_Required work:_
From the entries below, work out how many lines contain the string "carry"; answer with the number alone.

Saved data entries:
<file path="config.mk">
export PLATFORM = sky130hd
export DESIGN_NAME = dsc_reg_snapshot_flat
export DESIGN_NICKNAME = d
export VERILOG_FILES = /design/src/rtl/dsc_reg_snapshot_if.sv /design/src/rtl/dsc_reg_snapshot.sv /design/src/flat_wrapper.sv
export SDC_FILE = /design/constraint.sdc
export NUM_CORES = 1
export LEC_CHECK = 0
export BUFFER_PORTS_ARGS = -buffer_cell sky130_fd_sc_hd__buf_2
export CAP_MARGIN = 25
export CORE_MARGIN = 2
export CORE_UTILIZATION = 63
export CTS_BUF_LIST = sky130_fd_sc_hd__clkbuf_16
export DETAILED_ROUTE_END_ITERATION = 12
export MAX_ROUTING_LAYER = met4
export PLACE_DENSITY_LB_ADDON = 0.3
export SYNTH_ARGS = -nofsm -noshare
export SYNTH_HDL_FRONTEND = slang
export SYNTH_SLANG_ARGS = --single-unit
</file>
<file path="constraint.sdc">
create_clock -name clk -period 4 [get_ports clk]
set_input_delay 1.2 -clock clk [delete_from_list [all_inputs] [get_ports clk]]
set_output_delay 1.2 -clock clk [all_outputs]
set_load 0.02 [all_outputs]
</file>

---

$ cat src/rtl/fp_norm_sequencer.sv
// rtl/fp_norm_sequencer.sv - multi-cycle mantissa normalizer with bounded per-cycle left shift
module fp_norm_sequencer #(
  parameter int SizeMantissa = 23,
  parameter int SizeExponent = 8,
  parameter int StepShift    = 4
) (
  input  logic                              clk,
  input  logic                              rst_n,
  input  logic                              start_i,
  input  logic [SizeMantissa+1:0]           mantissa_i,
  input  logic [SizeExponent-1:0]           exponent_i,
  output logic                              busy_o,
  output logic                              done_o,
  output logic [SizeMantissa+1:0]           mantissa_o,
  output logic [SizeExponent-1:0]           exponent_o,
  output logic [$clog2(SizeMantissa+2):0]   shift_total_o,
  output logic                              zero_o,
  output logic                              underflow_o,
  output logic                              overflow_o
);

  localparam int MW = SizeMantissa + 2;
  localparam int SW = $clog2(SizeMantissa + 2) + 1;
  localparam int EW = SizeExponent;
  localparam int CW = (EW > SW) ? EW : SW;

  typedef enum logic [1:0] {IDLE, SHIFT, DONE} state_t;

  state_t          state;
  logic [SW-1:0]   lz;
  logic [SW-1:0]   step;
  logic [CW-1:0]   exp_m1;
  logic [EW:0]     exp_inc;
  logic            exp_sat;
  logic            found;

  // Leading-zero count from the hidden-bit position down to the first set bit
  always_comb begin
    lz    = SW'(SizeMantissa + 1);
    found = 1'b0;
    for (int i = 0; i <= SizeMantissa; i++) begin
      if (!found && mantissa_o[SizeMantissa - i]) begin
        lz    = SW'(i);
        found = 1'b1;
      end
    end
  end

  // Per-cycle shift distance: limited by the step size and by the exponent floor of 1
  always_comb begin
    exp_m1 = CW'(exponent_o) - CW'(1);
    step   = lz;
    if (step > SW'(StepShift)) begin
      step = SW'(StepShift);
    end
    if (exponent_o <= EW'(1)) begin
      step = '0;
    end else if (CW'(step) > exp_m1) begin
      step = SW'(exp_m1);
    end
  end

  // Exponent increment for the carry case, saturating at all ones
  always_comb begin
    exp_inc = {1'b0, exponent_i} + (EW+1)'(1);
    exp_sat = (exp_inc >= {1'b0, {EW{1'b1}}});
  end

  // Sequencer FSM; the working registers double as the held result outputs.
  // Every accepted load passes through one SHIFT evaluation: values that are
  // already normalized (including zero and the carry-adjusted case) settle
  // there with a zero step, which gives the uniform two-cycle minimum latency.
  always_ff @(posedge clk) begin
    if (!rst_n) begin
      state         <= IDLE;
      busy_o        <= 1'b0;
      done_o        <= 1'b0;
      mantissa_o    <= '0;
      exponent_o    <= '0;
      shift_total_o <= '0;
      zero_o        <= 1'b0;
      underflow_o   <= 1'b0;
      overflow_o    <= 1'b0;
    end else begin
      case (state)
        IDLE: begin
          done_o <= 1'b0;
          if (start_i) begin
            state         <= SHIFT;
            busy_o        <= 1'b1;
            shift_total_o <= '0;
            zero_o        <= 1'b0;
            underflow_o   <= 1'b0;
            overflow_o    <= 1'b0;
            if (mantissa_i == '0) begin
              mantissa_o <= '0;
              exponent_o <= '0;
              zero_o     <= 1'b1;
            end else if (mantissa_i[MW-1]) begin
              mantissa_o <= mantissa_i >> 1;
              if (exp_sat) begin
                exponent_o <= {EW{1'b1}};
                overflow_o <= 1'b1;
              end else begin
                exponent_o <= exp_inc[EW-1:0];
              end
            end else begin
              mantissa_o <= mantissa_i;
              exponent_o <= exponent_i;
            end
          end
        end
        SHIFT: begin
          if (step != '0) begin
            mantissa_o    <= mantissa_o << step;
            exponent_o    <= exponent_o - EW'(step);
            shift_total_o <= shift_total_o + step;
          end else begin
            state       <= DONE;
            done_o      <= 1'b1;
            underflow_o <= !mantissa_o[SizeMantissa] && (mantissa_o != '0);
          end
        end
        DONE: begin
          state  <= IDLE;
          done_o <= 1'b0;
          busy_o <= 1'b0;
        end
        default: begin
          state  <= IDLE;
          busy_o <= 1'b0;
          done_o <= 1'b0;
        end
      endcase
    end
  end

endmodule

_Response box:_
2